ドワーフは経験的にこの技術にたどり着いてたってことか。理論は知らなくても、何百年もドラゴンと共存してきた経験が、この溝を生み出した。
「ルッカ。この溝の寸法と角度を全部記録しろ。一つ残らずだ」
「はい!」
ルッカが目を輝かせて記録を始めた。自分のルーツに繋がる技術が、目の前にある。こいつにとっちゃ、金貨何枚分の価値がある発見だ。
* * *
夜。作業場で、ルッカが記録した溝のデータを眺めていた。
面白い。溝の角度が一定じゃない。場所によって微妙に変わってる。地盤の硬さに合わせて角度を調整してるんだ。硬い地盤の上では浅い溝、軟らかい地盤の上では深い溝。力の伝わり方を、地盤ごとに最適化してる。

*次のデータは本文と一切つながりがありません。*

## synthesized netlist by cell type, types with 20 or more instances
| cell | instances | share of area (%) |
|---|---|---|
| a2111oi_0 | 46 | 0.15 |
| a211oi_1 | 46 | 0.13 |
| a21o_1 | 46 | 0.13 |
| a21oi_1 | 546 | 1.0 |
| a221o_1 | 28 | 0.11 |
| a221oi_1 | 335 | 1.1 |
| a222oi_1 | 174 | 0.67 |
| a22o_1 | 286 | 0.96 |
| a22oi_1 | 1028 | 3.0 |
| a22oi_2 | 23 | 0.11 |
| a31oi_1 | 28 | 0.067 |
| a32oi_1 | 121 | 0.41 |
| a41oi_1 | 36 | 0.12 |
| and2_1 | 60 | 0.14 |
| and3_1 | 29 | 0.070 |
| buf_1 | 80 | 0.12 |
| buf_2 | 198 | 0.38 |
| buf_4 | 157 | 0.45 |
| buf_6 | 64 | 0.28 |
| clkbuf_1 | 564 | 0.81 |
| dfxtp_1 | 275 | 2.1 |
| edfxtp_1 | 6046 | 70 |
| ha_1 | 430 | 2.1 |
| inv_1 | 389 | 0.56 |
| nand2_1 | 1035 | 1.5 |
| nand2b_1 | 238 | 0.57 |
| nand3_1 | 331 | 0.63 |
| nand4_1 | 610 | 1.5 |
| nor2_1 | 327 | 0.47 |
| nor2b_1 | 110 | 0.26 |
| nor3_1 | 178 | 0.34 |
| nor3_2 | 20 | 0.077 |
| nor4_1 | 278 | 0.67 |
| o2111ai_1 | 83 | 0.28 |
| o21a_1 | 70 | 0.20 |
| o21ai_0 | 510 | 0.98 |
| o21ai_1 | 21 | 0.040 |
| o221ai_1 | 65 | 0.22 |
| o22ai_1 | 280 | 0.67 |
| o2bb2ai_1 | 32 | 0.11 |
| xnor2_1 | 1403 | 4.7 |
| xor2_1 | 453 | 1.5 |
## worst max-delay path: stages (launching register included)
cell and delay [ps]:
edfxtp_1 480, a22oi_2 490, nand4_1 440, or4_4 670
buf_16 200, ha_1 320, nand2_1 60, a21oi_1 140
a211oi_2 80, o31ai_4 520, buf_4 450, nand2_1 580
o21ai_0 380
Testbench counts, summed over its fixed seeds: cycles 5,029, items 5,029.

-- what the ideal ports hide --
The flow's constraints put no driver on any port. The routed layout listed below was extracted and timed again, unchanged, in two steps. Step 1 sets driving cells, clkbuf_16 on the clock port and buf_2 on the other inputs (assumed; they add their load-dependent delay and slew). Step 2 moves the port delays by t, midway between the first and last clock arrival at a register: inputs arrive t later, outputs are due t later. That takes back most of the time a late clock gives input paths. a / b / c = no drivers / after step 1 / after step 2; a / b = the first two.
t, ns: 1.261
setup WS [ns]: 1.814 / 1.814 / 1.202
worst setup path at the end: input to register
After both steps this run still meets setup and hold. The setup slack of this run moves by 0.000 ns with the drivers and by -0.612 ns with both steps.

理屈としては理解できる。だが、これを測定器もなしに経験だけで実現したドワーフの技術力は、正直すげえとしか言いようがない。
「旦那」
「なんだ」
「この技術、城壁の改修に使えますか」
「使える。ドワーフの噛み合わせとコンクリートを組み合わせる。古い基礎を活かして、その上にコンクリートの補強帯を打つ。噛み合わせの溝で衝撃を分散して、コンクリートで全体を固める」
「ドワーフの技術と、旦那の技術を、合わせるってことですか」
「そうだ。お前のじいちゃんの知恵と、俺の知識を組み合わせる。千年の経験と現代の材料。最強の組み合わせだ」
ルッカの目に涙が浮かんだ。
「……じいちゃんが言ってました。ドワーフの技術は、いつかきっと誰かの役に立つって。忘れちゃいけないって」
「忘れなくてよかったな」
「はい……」
ルッカが袖で目を拭いた。
おい、泣くな。泣かれると困る。
「ルッカ」
「はい」
「明日から忙しくなるぞ。お前には噛み合わせの溝を、新しい石に刻む仕事を任せる。ドワーフの工法を一番よく知ってるのはお前だ」
「……はい! 任せてください、親方!」
「おう。頼むぞ、ルッカ」
ガルドがにやにやしてる。リルが小さく拍手してる。カーラが寝てる。まあ、あいつはいつも通りだ。
さて。明日から城壁の改修だ。
ドワーフの千年と、俺の二十五年。合わせて千二十五年分の技術で、この壁を作り直す。
ドラゴンが来ても壊れない壁を。